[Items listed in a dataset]
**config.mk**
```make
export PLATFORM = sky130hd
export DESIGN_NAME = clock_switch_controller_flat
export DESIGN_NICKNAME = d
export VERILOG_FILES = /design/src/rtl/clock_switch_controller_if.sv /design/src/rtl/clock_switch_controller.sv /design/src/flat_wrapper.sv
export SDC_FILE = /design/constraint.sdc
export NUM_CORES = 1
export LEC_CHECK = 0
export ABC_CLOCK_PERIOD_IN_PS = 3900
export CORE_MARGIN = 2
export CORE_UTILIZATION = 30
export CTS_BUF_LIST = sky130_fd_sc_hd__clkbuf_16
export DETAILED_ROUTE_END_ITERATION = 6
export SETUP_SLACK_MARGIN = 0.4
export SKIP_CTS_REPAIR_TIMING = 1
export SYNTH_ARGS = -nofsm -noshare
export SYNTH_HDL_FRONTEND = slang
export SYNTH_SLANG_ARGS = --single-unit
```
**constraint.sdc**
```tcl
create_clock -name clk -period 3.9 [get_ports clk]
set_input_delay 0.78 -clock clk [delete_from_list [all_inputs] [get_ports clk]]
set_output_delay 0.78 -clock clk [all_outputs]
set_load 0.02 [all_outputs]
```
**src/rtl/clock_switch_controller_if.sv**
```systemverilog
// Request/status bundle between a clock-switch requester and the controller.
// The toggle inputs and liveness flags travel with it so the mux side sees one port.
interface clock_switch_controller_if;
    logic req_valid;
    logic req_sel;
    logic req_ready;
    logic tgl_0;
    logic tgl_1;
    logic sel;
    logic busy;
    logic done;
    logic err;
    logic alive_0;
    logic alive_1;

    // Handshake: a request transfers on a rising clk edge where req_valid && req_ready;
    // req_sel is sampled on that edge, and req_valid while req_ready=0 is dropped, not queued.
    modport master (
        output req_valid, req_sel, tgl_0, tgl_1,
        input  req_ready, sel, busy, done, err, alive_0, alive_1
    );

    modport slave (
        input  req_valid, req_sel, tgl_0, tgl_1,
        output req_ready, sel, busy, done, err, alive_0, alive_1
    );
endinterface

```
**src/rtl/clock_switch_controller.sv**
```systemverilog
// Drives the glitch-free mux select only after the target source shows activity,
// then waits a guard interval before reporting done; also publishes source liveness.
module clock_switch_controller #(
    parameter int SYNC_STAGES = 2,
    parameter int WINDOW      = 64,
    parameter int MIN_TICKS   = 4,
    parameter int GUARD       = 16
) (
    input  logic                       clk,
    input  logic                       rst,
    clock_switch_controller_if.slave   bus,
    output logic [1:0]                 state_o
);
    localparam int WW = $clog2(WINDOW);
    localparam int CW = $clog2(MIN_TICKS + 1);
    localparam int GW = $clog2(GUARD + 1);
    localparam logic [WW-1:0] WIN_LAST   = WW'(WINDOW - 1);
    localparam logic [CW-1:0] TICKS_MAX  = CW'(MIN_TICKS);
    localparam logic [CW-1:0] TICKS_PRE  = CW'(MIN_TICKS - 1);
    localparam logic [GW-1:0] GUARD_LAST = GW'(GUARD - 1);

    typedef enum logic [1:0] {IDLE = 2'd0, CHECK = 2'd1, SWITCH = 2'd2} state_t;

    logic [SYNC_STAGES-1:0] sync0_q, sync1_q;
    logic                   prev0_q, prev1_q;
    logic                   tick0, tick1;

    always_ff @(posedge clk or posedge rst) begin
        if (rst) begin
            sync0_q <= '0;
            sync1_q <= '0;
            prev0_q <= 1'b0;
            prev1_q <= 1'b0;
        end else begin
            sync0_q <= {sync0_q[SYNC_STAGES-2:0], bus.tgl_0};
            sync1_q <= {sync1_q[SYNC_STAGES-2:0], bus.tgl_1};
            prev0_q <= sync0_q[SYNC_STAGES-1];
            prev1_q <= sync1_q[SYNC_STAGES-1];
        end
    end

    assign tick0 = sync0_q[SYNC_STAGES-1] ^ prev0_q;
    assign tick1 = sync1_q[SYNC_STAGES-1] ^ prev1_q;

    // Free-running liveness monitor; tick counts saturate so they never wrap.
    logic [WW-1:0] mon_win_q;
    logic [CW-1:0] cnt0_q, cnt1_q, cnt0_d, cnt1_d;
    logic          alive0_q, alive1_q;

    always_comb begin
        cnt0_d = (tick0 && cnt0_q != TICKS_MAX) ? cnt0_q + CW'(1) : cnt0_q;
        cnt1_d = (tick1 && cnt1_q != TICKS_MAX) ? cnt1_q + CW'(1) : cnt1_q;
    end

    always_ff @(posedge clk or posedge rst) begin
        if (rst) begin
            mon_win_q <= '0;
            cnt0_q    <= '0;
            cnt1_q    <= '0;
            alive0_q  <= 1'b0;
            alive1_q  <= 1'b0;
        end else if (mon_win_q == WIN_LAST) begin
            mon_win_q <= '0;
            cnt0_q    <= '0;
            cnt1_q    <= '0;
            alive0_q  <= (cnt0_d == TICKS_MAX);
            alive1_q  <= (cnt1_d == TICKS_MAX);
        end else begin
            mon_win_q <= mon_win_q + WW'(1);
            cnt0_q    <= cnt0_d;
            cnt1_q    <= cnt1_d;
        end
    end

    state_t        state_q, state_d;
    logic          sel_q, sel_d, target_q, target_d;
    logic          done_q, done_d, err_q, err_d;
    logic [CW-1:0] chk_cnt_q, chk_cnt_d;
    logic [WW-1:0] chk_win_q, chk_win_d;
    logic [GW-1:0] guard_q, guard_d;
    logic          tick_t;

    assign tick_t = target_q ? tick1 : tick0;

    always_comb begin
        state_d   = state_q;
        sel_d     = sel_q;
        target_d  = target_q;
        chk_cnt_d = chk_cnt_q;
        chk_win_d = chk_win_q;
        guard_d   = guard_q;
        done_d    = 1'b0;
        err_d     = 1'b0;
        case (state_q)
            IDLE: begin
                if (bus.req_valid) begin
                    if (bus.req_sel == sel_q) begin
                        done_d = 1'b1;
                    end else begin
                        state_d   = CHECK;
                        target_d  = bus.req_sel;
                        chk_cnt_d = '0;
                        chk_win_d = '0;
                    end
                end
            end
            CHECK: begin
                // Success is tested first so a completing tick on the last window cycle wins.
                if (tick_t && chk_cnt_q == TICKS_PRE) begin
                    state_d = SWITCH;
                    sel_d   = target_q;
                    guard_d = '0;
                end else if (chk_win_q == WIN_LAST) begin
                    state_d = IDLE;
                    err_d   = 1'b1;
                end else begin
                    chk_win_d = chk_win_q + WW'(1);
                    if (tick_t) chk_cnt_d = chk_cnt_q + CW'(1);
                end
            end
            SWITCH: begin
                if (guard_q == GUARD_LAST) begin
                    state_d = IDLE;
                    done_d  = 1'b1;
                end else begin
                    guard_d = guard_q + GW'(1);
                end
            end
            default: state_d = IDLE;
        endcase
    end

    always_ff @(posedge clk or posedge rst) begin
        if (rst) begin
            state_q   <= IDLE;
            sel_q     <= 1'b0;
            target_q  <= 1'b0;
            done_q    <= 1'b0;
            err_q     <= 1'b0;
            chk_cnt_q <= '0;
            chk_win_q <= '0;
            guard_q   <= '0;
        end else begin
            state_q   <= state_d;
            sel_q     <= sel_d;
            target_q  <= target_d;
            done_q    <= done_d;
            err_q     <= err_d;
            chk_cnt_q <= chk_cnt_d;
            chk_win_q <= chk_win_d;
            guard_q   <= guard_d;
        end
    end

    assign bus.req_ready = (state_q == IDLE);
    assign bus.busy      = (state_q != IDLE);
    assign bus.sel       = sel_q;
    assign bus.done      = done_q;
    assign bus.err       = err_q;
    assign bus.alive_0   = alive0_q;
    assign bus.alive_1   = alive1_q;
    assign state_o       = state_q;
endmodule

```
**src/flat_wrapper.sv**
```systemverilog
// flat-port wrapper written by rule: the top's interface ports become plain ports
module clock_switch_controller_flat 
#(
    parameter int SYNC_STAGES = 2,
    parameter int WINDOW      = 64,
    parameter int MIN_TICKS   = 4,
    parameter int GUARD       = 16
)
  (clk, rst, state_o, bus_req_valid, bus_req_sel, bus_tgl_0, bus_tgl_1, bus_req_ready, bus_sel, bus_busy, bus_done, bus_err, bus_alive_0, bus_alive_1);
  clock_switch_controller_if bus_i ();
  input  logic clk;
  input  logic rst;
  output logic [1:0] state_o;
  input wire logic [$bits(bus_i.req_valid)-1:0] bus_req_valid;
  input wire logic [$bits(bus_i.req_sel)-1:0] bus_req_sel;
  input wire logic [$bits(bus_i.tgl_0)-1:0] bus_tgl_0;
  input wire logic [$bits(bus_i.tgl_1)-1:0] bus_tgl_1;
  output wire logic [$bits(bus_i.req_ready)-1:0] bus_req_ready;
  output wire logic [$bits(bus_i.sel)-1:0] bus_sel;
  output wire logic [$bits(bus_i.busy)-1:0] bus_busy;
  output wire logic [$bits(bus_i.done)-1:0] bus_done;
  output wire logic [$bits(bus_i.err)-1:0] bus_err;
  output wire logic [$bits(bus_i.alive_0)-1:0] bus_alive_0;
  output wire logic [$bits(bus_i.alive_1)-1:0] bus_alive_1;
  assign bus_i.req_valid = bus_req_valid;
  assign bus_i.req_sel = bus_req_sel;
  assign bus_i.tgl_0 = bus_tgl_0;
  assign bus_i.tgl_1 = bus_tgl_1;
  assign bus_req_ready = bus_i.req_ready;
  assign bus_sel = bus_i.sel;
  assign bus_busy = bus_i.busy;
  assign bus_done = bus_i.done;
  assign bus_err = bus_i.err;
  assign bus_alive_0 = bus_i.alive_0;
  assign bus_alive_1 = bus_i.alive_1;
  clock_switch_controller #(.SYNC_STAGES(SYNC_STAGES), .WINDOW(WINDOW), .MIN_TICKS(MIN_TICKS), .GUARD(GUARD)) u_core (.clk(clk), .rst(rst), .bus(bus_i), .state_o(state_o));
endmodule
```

...

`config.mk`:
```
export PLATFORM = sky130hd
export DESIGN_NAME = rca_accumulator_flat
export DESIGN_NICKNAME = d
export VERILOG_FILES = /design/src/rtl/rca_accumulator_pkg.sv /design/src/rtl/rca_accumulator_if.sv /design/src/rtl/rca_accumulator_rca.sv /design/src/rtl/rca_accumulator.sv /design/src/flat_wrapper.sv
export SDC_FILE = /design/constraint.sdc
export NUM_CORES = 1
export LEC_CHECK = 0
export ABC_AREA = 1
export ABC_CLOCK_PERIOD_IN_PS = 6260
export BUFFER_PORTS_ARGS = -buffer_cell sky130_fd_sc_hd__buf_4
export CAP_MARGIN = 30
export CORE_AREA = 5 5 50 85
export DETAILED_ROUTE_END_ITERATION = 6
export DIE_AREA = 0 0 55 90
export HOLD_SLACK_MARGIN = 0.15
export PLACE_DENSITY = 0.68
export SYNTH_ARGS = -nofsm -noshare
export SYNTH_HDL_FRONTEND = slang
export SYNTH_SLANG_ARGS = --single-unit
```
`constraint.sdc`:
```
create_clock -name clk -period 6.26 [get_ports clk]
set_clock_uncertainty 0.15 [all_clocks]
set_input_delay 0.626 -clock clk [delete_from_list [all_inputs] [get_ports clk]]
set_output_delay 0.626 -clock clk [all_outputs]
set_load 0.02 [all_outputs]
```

--

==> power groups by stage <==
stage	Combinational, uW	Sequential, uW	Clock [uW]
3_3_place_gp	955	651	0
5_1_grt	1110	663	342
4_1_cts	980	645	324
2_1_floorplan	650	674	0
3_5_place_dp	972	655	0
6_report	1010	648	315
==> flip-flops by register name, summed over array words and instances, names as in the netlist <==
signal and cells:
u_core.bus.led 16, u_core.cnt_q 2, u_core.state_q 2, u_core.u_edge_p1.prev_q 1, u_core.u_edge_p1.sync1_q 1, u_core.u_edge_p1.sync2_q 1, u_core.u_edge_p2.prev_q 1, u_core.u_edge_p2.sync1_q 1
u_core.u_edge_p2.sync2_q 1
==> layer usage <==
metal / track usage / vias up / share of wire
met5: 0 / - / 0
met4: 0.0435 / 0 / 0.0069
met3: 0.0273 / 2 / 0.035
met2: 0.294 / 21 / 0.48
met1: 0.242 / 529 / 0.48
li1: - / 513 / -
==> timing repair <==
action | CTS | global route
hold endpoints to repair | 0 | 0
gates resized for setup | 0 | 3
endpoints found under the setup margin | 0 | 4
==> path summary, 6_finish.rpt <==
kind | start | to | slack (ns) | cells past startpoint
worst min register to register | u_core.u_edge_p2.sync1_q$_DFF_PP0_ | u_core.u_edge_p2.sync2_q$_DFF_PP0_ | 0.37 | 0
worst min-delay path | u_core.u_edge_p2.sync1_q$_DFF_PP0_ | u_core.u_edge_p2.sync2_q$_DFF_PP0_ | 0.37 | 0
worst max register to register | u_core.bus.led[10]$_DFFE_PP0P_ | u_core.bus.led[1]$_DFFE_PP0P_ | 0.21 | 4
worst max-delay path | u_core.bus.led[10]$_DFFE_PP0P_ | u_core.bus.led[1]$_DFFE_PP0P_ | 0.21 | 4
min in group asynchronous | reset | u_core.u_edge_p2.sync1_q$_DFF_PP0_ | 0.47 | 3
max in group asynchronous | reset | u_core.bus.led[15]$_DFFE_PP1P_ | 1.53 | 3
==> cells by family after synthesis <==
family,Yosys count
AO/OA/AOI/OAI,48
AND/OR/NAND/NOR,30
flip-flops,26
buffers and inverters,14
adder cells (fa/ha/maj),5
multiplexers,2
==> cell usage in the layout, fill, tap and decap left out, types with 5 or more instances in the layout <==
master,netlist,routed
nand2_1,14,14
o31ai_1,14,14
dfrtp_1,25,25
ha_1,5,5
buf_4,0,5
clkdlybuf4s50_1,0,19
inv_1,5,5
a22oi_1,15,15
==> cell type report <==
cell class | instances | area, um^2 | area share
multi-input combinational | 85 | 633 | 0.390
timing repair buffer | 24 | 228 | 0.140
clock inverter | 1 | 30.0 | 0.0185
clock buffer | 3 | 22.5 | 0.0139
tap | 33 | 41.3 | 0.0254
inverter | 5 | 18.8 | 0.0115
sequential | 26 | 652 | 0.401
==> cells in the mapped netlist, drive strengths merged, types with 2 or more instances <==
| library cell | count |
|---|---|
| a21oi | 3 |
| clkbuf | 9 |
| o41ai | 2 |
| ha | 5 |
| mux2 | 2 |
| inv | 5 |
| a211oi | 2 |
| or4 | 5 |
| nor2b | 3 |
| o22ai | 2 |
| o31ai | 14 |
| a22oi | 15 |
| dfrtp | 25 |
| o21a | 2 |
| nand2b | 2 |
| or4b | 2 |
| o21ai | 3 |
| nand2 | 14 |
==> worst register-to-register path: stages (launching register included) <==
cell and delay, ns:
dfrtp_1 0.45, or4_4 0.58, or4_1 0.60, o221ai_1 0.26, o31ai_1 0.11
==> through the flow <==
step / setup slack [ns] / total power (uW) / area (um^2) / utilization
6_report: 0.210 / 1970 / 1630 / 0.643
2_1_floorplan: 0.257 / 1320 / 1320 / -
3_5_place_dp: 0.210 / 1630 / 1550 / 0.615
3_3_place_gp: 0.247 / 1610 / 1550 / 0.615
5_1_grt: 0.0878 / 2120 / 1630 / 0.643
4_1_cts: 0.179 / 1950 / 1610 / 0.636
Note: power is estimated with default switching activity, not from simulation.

# What this task involves
What is needed is an exact copy of the lines above, from the one containing "power groups by" through the one containing "endpoints found under", with nothing added.

# Written solution
==> power groups by stage <==
stage	Combinational, uW	Sequential, uW	Clock [uW]
3_3_place_gp	955	651	0
5_1_grt	1110	663	342
4_1_cts	980	645	324
2_1_floorplan	650	674	0
3_5_place_dp	972	655	0
6_report	1010	648	315
==> flip-flops by register name, summed over array words and instances, names as in the netlist <==
signal and cells:
u_core.bus.led 16, u_core.cnt_q 2, u_core.state_q 2, u_core.u_edge_p1.prev_q 1, u_core.u_edge_p1.sync1_q 1, u_core.u_edge_p1.sync2_q 1, u_core.u_edge_p2.prev_q 1, u_core.u_edge_p2.sync1_q 1
u_core.u_edge_p2.sync2_q 1
==> layer usage <==
metal / track usage / vias up / share of wire
met5: 0 / - / 0
met4: 0.0435 / 0 / 0.0069
met3: 0.0273 / 2 / 0.035
met2: 0.294 / 21 / 0.48
met1: 0.242 / 529 / 0.48
li1: - / 513 / -
==> timing repair <==
action | CTS | global route
hold endpoints to repair | 0 | 0
gates resized for setup | 0 | 3
endpoints found under the setup margin | 0 | 4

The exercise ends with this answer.